*** Opening of Supplied entries ***
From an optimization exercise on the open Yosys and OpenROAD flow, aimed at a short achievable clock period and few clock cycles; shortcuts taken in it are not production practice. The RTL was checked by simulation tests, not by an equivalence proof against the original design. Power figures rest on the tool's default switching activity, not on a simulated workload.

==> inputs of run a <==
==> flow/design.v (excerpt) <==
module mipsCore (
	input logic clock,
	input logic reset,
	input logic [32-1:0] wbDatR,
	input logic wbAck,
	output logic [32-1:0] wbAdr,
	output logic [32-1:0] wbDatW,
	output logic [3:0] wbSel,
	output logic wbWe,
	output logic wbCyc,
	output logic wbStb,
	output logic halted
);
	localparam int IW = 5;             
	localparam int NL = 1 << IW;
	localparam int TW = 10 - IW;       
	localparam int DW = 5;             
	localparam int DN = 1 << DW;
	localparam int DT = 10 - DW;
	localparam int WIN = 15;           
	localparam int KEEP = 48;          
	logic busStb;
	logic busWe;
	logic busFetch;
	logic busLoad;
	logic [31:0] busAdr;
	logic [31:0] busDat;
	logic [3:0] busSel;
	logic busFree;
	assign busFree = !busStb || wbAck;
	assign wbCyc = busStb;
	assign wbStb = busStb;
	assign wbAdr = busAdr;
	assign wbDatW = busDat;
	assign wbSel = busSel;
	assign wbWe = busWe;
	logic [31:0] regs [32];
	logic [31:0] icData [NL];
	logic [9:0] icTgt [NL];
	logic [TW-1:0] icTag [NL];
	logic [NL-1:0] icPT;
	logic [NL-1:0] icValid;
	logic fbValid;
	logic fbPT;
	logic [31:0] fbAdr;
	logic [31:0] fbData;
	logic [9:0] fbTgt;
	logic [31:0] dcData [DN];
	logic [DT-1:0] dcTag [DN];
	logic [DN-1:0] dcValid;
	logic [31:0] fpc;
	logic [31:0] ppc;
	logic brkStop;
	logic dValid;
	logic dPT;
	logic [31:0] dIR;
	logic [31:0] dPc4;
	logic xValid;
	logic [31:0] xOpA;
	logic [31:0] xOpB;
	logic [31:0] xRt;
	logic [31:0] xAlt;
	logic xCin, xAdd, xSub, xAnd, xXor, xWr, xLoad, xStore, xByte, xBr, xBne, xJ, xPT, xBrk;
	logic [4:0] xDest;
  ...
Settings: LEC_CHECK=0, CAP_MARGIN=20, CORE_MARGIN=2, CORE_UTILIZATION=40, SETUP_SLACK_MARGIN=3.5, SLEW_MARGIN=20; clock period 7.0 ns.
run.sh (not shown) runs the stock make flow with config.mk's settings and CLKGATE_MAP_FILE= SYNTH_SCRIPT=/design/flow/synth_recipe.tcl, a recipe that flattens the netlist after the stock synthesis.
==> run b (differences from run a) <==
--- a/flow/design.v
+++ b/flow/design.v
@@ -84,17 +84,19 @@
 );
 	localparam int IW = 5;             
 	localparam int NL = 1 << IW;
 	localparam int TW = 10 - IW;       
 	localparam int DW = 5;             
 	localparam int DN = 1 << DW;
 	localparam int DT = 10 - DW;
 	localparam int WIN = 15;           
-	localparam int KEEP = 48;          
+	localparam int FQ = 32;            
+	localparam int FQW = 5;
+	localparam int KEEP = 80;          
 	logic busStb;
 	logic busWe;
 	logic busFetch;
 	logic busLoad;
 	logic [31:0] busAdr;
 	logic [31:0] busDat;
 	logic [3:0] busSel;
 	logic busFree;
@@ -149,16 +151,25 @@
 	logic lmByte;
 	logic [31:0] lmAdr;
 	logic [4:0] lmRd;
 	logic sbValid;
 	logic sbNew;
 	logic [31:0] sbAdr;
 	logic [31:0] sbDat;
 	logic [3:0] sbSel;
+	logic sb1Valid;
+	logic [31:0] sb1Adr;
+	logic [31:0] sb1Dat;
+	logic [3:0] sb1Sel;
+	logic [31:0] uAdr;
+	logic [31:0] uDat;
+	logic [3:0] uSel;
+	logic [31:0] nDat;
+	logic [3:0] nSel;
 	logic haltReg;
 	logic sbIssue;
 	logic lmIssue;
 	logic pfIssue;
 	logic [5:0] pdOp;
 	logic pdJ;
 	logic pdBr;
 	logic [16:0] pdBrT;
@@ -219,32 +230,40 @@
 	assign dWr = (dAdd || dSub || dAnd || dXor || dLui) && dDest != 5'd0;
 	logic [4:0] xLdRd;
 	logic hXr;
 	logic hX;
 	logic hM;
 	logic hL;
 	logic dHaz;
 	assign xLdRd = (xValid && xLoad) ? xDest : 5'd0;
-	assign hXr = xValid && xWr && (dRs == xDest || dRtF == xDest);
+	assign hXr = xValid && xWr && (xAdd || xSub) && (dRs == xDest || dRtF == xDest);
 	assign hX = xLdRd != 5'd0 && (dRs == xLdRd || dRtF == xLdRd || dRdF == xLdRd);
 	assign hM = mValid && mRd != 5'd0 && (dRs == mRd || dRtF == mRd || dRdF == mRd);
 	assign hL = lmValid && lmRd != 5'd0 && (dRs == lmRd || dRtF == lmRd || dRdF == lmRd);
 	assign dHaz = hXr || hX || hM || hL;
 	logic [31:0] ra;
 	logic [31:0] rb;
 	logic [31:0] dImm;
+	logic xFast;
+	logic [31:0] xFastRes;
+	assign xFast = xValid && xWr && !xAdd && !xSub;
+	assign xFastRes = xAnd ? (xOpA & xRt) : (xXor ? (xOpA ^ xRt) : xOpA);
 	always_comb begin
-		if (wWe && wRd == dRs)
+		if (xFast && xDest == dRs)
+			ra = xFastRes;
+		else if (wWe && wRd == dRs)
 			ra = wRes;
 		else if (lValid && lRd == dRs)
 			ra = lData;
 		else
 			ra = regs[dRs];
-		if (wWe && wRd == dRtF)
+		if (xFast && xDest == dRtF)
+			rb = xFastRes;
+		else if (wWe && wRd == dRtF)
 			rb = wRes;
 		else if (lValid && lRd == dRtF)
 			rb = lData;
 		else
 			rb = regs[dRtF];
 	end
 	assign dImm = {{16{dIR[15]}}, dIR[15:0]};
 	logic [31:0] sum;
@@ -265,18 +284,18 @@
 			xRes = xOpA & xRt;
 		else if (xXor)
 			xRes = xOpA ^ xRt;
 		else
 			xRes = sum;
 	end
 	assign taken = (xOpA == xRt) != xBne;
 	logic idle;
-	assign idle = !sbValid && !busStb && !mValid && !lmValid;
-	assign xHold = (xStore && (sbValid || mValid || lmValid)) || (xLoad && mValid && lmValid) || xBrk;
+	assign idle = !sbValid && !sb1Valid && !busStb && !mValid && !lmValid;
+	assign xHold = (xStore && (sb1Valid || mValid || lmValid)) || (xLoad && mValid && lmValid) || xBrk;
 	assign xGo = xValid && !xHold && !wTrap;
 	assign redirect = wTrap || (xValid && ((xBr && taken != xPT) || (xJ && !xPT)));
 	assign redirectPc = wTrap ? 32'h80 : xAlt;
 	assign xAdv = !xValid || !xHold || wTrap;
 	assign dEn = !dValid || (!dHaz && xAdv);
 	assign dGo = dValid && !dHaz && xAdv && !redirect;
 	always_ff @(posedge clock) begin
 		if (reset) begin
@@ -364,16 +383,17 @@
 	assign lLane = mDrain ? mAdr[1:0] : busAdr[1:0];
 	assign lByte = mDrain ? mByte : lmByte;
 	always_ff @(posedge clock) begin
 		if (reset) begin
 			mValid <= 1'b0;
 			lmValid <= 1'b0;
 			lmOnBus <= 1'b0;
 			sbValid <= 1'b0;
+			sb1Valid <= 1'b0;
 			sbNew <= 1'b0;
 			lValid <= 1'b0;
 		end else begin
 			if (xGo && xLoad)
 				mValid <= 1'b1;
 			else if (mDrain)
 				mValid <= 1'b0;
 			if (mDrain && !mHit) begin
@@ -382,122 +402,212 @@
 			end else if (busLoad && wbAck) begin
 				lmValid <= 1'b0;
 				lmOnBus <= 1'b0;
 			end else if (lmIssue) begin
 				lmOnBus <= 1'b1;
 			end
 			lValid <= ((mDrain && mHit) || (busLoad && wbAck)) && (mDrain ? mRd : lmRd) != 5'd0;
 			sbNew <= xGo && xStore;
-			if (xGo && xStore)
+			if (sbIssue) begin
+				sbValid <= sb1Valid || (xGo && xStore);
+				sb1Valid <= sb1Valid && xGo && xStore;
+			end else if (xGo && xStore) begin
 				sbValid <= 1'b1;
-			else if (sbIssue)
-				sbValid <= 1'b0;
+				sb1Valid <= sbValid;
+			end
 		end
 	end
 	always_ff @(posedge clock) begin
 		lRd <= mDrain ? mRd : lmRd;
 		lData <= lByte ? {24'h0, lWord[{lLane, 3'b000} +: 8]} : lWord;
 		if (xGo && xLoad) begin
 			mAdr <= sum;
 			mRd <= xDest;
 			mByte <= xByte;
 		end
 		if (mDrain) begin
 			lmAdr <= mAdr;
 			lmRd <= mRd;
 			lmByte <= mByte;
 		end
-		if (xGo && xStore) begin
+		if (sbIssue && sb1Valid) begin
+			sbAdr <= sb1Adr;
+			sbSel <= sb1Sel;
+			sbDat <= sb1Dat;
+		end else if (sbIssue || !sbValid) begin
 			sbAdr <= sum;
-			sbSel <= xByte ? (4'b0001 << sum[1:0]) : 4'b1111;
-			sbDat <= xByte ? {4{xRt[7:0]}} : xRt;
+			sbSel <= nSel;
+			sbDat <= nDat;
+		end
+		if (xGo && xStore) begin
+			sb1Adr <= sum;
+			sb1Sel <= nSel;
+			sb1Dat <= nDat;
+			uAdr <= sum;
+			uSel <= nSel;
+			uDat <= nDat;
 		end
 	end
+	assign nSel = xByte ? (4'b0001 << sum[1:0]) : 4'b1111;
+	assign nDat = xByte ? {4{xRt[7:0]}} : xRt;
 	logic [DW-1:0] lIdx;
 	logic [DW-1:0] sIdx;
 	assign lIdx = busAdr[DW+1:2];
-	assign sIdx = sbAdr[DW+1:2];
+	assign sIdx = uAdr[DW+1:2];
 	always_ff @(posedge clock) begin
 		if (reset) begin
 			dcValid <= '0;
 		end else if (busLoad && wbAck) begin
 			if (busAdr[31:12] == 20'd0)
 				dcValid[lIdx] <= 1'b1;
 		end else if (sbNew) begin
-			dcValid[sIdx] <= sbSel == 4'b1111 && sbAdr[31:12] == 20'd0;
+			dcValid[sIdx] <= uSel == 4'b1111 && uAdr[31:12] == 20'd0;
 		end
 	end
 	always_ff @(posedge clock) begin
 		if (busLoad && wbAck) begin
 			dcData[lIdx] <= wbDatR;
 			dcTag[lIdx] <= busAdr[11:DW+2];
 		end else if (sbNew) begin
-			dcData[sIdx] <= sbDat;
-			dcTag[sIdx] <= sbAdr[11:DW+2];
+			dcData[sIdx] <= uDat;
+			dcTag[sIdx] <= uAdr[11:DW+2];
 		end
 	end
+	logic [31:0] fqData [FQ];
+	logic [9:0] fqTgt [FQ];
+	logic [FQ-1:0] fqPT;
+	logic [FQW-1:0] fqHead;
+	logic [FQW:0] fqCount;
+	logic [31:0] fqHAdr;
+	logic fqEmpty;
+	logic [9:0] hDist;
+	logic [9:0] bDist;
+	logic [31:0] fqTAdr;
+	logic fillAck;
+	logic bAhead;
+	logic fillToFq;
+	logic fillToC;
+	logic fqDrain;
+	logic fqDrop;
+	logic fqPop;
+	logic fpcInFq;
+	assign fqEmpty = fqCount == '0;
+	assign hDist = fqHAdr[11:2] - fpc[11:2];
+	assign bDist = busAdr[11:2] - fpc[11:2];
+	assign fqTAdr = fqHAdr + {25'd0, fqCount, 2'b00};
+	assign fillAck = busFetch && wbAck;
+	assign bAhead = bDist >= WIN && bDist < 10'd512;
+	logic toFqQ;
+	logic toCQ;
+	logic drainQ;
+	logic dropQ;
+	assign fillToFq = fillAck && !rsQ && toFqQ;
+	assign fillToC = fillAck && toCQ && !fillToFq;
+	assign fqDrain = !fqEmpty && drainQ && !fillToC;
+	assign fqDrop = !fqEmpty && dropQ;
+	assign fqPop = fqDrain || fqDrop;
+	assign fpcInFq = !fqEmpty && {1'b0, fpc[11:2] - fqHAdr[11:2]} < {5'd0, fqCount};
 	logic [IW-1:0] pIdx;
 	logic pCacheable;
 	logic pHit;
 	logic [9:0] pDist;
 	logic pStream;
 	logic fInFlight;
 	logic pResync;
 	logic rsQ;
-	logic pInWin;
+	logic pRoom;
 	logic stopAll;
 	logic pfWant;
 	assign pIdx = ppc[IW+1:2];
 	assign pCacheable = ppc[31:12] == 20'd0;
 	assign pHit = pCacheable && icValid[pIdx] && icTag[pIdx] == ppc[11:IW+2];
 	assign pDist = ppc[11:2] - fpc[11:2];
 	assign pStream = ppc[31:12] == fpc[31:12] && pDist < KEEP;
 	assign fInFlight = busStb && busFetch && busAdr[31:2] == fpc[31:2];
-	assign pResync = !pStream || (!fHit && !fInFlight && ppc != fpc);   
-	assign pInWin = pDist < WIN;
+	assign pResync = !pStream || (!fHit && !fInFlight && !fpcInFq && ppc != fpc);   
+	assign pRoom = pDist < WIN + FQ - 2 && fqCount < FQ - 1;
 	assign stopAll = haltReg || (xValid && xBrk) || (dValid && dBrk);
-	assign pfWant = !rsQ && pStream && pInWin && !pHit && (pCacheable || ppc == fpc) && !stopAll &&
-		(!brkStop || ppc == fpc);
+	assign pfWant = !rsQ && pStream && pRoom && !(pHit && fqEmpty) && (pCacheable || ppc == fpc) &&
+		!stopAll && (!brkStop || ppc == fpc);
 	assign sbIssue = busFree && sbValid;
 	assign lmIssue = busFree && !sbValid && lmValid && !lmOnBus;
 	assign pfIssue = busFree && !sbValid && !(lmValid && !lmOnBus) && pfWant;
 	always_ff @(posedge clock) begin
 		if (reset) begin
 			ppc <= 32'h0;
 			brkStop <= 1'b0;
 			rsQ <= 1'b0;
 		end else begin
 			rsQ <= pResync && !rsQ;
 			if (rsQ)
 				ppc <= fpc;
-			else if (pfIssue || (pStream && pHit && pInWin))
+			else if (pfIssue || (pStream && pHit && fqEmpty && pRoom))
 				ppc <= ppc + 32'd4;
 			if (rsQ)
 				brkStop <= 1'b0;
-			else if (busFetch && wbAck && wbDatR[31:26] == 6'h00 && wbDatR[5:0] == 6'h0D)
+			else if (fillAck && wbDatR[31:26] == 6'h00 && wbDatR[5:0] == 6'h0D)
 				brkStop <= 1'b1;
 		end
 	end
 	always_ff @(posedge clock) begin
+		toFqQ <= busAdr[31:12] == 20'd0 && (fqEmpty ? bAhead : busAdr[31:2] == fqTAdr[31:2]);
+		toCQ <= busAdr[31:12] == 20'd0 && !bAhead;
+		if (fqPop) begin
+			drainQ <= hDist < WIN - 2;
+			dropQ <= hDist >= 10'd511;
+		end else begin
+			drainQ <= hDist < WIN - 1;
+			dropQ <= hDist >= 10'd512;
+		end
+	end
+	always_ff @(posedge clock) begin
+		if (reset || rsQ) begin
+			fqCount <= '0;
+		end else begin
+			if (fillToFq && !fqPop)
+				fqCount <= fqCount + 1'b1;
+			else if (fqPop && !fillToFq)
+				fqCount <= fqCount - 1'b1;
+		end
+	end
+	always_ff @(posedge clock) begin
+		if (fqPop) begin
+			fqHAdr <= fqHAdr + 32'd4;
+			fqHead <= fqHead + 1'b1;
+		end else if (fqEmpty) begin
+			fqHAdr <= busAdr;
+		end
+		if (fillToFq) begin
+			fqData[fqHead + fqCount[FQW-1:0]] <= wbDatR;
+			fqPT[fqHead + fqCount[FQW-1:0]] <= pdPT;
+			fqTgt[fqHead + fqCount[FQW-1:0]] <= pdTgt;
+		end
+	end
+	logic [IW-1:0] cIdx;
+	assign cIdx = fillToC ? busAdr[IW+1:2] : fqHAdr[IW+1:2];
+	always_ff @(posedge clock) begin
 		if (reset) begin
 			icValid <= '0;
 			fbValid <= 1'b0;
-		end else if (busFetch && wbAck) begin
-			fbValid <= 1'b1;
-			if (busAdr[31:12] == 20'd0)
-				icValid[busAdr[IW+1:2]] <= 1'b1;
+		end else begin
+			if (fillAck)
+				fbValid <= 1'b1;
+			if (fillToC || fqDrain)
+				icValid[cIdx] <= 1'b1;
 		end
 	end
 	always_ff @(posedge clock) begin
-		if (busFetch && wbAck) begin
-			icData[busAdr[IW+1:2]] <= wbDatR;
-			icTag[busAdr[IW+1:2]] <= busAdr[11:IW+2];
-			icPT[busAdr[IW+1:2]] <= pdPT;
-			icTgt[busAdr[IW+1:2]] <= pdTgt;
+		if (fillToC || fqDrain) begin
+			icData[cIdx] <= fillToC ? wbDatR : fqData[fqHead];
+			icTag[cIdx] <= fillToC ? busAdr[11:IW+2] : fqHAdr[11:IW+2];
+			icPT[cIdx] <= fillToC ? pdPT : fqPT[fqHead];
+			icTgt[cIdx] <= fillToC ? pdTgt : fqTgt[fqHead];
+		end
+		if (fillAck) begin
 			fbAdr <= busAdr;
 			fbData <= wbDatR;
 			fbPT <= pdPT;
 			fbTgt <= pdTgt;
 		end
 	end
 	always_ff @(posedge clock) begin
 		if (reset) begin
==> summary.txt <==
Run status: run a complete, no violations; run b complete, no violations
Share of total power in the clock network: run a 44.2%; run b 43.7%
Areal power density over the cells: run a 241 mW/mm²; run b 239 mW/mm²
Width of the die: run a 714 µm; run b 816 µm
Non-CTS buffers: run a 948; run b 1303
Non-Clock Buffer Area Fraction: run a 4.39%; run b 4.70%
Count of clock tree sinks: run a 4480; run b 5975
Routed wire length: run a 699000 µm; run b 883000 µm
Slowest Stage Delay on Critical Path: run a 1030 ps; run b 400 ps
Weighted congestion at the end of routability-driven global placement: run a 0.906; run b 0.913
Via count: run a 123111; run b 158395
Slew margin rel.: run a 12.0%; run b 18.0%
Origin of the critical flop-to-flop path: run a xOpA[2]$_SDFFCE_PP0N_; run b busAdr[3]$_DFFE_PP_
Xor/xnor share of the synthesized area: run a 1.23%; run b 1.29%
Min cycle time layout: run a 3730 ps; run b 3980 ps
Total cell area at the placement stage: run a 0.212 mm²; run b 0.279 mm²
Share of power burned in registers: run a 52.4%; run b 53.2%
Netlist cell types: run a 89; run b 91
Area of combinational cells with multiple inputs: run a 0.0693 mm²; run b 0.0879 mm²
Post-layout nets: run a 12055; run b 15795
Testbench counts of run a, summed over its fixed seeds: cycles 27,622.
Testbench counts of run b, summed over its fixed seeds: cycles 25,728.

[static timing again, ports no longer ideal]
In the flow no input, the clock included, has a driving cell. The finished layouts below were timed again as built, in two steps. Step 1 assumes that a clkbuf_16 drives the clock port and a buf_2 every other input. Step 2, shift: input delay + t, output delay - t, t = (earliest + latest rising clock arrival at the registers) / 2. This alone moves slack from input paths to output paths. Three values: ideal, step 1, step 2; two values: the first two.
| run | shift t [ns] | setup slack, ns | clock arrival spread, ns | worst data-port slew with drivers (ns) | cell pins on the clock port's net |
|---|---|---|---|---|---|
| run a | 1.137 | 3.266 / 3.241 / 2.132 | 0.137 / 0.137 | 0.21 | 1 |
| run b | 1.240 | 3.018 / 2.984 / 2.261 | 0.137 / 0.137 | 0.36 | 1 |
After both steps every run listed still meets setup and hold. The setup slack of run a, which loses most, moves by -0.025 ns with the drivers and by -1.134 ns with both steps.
*** Close of Supplied entries ***
*** Opening of Supplied entries ***
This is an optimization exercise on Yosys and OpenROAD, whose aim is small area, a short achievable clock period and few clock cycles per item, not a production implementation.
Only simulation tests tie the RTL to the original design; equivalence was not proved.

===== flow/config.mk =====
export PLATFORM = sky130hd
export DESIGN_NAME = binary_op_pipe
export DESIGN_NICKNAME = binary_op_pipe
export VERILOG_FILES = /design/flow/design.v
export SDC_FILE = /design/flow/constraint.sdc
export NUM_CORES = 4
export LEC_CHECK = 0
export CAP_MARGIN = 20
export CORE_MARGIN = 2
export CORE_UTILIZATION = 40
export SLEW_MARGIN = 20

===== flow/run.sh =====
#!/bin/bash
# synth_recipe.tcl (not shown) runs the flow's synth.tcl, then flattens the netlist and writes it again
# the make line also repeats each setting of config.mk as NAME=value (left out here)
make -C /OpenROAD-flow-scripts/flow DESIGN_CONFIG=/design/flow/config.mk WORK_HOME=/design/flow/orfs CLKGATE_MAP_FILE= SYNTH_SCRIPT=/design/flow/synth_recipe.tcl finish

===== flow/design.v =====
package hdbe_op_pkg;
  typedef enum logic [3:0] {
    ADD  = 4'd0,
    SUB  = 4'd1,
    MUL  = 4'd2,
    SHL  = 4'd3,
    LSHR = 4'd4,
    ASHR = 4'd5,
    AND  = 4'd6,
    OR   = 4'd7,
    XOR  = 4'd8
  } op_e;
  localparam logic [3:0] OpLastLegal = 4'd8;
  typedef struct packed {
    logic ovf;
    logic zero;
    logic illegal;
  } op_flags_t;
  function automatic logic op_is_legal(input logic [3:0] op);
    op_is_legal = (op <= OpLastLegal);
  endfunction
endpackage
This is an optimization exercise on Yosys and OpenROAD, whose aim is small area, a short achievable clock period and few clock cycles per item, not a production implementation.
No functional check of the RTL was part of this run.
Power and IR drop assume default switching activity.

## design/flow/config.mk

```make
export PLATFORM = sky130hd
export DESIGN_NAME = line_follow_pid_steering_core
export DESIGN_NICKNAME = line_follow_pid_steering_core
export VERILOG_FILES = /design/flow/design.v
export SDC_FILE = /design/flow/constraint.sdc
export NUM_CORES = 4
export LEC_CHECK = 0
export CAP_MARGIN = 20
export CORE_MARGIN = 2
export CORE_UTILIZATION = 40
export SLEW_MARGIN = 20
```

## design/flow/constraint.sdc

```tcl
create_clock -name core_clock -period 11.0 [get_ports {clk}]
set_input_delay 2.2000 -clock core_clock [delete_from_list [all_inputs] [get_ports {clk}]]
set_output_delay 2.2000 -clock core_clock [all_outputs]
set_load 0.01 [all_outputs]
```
*** Close of Supplied entries ***
* **Problem statement**
The listing above holds a line with "From an optimization" and a line with "period 7.0 ns.". Print the stretch from the first through the second, exactly and alone.

* **Answer to this task**
From an optimization exercise on the open Yosys and OpenROAD flow, aimed at a short achievable clock period and few clock cycles; shortcuts taken in it are not production practice. The RTL was checked by simulation tests, not by an equivalence proof against the original design. Power figures rest on the tool's default switching activity, not on a simulated workload.

==> inputs of run a <==
==> flow/design.v (excerpt) <==
module mipsCore (
	input logic clock,
	input logic reset,
	input logic [32-1:0] wbDatR,
	input logic wbAck,
	output logic [32-1:0] wbAdr,
	output logic [32-1:0] wbDatW,
	output logic [3:0] wbSel,
	output logic wbWe,
	output logic wbCyc,
	output logic wbStb,
	output logic halted
);
	localparam int IW = 5;             
	localparam int NL = 1 << IW;
	localparam int TW = 10 - IW;       
	localparam int DW = 5;             
	localparam int DN = 1 << DW;
	localparam int DT = 10 - DW;
	localparam int WIN = 15;           
	localparam int KEEP = 48;          
	logic busStb;
	logic busWe;
	logic busFetch;
	logic busLoad;
	logic [31:0] busAdr;
	logic [31:0] busDat;
	logic [3:0] busSel;
	logic busFree;
	assign busFree = !busStb || wbAck;
	assign wbCyc = busStb;
	assign wbStb = busStb;
	assign wbAdr = busAdr;
	assign wbDatW = busDat;
	assign wbSel = busSel;
	assign wbWe = busWe;
	logic [31:0] regs [32];
	logic [31:0] icData [NL];
	logic [9:0] icTgt [NL];
	logic [TW-1:0] icTag [NL];
	logic [NL-1:0] icPT;
	logic [NL-1:0] icValid;
	logic fbValid;
	logic fbPT;
	logic [31:0] fbAdr;
	logic [31:0] fbData;
	logic [9:0] fbTgt;
	logic [31:0] dcData [DN];
	logic [DT-1:0] dcTag [DN];
	logic [DN-1:0] dcValid;
	logic [31:0] fpc;
	logic [31:0] ppc;
	logic brkStop;
	logic dValid;
	logic dPT;
	logic [31:0] dIR;
	logic [31:0] dPc4;
	logic xValid;
	logic [31:0] xOpA;
	logic [31:0] xOpB;
	logic [31:0] xRt;
	logic [31:0] xAlt;
	logic xCin, xAdd, xSub, xAnd, xXor, xWr, xLoad, xStore, xByte, xBr, xBne, xJ, xPT, xBrk;
	logic [4:0] xDest;
  ...
Settings: LEC_CHECK=0, CAP_MARGIN=20, CORE_MARGIN=2, CORE_UTILIZATION=40, SETUP_SLACK_MARGIN=3.5, SLEW_MARGIN=20; clock period 7.0 ns.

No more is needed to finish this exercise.